▽
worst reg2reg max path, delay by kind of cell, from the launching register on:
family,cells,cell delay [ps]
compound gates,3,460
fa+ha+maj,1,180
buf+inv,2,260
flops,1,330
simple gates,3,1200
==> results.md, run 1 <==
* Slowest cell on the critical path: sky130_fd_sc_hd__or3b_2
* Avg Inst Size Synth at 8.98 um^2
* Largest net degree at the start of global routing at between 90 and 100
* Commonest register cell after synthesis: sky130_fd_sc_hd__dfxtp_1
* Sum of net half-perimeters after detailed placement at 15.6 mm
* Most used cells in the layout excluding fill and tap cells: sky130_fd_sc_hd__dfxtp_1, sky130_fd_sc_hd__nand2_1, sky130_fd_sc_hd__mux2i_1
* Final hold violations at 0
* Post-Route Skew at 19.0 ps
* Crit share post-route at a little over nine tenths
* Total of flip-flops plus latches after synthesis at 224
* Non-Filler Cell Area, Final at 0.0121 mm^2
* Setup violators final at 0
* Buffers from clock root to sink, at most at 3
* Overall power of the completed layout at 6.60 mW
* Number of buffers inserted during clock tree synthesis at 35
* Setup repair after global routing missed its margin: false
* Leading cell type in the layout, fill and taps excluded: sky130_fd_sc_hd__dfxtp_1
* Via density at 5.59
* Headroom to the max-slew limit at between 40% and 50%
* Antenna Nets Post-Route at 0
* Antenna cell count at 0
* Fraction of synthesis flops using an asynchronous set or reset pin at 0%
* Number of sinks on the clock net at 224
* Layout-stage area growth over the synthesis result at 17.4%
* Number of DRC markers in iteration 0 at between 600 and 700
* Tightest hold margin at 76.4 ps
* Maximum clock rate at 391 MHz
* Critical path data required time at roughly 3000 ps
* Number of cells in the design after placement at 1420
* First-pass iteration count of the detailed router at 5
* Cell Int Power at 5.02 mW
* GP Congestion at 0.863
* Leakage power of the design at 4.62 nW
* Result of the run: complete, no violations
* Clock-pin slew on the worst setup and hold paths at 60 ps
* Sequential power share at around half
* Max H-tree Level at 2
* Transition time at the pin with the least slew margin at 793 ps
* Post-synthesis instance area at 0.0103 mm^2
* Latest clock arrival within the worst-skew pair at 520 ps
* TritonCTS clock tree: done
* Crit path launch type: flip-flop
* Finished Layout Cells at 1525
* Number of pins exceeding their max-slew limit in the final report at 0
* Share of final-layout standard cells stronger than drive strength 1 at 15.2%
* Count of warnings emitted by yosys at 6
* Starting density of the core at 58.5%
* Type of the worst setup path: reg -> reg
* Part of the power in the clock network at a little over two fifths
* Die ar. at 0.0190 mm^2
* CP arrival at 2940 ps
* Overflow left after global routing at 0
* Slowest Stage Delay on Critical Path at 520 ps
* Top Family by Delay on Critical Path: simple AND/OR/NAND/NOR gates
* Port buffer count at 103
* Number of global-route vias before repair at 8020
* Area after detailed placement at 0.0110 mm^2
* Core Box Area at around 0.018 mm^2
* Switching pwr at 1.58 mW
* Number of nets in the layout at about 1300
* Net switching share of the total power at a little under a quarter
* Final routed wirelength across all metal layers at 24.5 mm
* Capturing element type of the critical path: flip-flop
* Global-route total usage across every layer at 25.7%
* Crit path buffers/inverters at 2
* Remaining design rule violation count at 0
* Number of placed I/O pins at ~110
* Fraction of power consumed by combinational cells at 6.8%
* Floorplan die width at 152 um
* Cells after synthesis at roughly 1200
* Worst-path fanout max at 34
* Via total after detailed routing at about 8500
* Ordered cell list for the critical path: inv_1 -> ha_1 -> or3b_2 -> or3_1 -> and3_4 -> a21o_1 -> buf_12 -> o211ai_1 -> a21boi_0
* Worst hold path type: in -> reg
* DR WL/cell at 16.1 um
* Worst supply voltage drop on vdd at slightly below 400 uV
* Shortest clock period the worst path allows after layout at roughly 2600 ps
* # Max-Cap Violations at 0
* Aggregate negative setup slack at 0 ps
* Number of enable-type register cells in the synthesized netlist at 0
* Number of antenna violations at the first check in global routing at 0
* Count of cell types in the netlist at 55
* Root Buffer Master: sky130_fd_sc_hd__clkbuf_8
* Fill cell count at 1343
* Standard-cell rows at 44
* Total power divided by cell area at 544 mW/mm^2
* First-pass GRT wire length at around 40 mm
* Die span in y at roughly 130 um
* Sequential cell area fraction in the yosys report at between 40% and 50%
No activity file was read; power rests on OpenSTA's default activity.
==> src/verilog/tape_motion_pkg.sv <==
// constants, register map and state type of the tape motion sequencer
package tape_motion_pkg;
  // clock and timing
  localparam int unsigned CLK_PERIOD_NS = 10;
  localparam int unsigned NS_PER_MS = 1000000;
  localparam int unsigned WR_DELAY_MS = 30;
  localparam int unsigned WR_DELAY_ALT_MS = 70;
  localparam int unsigned WR_DELAY_CYC = WR_DELAY_MS * (NS_PER_MS / CLK_PERIOD_NS);
  localparam int unsigned WR_DELAY_ALT_CYC = WR_DELAY_ALT_MS * (NS_PER_MS / CLK_PERIOD_NS);
  localparam int unsigned RD_CTL_DELAY_NS = 10000;
  localparam int unsigned RD_CTL_DELAY_CYC = (RD_CTL_DELAY_NS + CLK_PERIOD_NS - 1) / CLK_PERIOD_NS;
  localparam int DLY_W = 23;
  // function word layout: four octal digits XXCD
  localparam int FN_W = 12;
  localparam int DIGIT_W = 3;
  localparam int FN_C_LSB = 3;
  localparam int FN_D_LSB = 0;
  localparam logic [2:0] FN_C_MOTION = 3'h1;
  localparam logic [2:0] CODE_REWIND = 3'h0;
  localparam logic [2:0] CODE_UNLOAD = 3'h1;
  localparam logic [2:0] CODE_BKSP = 3'h2;
  localparam logic [2:0] CODE_SFWD = 3'h3;
  localparam logic [2:0] CODE_SREV = 3'h4;
  localparam logic [2:0] CODE_WFM = 3'h5;
  localparam logic [2:0] CODE_SKIP = 3'h6;
  // frame data
  localparam int FRAME_W = 6;
  localparam logic [5:0] FILE_MARK_FRAME = 6'h0f;
  localparam logic [1:0] EOR_BLANK_LAST = 2'h2;
  // write timing chain times
  localparam logic [2:0] T0 = 3'h0;
  localparam logic [2:0] T1 = 3'h1;
  localparam logic [2:0] T2 = 3'h2;
  localparam logic [2:0] T3 = 3'h3;
  localparam logic [2:0] T5 = 3'h5;
  localparam logic [2:0] T7 = 3'h7;
  // register map
  localparam int ADDR_W = 4;
  localparam logic [3:0] OFF_FUNC = 4'h0;
  localparam logic [3:0] OFF_CTRL = 4'h4;
  localparam logic [3:0] OFF_STATUS = 4'h8;
  localparam logic [31:0] CTRL_RST = 32'h0;
  localparam logic [31:0] CTRL_MASK = 32'h7ff;
  localparam int CB_CONNECTED = 0;
  localparam int CB_READ_REQ = 1;
  localparam int CB_DATA_REQ = 2;
  localparam int CB_BUSY_LINE = 3;
  localparam int CB_INT_PEND = 4;
  localparam int CB_NONSTOP = 5;
  localparam int CB_REV_READ = 6;
  localparam int CB_ALT_DELAY = 7;
  localparam int CB_UNIT_LSB = 8;
  localparam int UNIT_W = 3;
  localparam int SB_BUSY = 0;
  localparam int SB_REJECT = 1;
  localparam int SB_LOST = 2;
  localparam int SB_LOCKOUT = 3;
  localparam int SB_RDCTL = 4;
  localparam int SB_WCTL = 5;
  localparam int SB_STATE_LSB = 8;
  localparam int SB_W2_LSB = 16;
  localparam logic [1:0] RESP_OKAY = 2'h0;
  localparam logic [1:0] RESP_DECERR = 2'h3;
  typedef enum logic [3:0] {
    ST_IDLE, ST_WDELAY, ST_FMPASS, ST_MISS, ST_CHK, ST_TERM, ST_RDELAY, ST_READ, ST_SEEK
  } state_t;
endpackage : tape_motion_pkg
File: src/cscp_pkg.sv
package cscp_pkg;

  // pixel bus width and synchroniser depth
  localparam int unsigned PIX_W       = 8;
  localparam int unsigned SYNC_STAGES = 2;

  // system clock and the frame-to-line spacing owed by the sensor
  localparam int unsigned SYS_CLK_HZ        = 50_000_000;
  localparam int unsigned SYS_PERIOD_NS     = 1_000_000_000 / SYS_CLK_HZ;
  localparam int unsigned FRAME_GAP_PERIODS = 9;
  localparam int unsigned FRAME_GAP_NS      = FRAME_GAP_PERIODS * SYS_PERIOD_NS;
  // least time: round up to whole cycles, never below one
  localparam int unsigned FRAME_GAP_RAW     = (FRAME_GAP_NS + SYS_PERIOD_NS - 1) / SYS_PERIOD_NS;
  localparam int unsigned FRAME_GAP_CYCLES  = (FRAME_GAP_RAW < 1) ? 1 : FRAME_GAP_RAW;
  localparam int unsigned GAP_CNT_W         = $clog2(FRAME_GAP_CYCLES + 1);
  localparam logic [GAP_CNT_W-1:0] GAP_CNT_RST  = '0;
  localparam logic [GAP_CNT_W-1:0] GAP_CNT_LAST = GAP_CNT_W'(FRAME_GAP_CYCLES);

  // reset values
  localparam logic [PIX_W-1:0] PIX_RST = '0;

  // one captured pixel with its position markers
  typedef struct packed {
    logic             frame_first;
    logic             line_first;
    logic [PIX_W-1:0] data;
  } cscp_pixel_t;

  // the raw sensor pins, grouped so they cross the synchroniser together
  typedef struct packed {
    logic             frame_sync;
    logic             line_sync;
    logic             sample_clk;
    logic [PIX_W-1:0] data;
  } cscp_pins_t;

  localparam int unsigned PINS_W = $bits(cscp_pins_t);

endpackage : cscp_pkg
△
**ACTIVITY**. All that is wanted is the stretch of lines above from the one containing "around 0.018 mm^2" through the one containing "width at 152 um", duplicated exactly.

**EXERCISE RESULT**.
* Core Box Area at around 0.018 mm^2
* Switching pwr at 1.58 mW
* Number of nets in the layout at about 1300
* Net switching share of the total power at a little under a quarter
* Final routed wirelength across all metal layers at 24.5 mm
* Capturing element type of the critical path: flip-flop
* Global-route total usage across every layer at 25.7%
* Crit path buffers/inverters at 2
* Remaining design rule violation count at 0
* Number of placed I/O pins at ~110
* Fraction of power consumed by combinational cells at 6.8%
* Floorplan die width at 152 um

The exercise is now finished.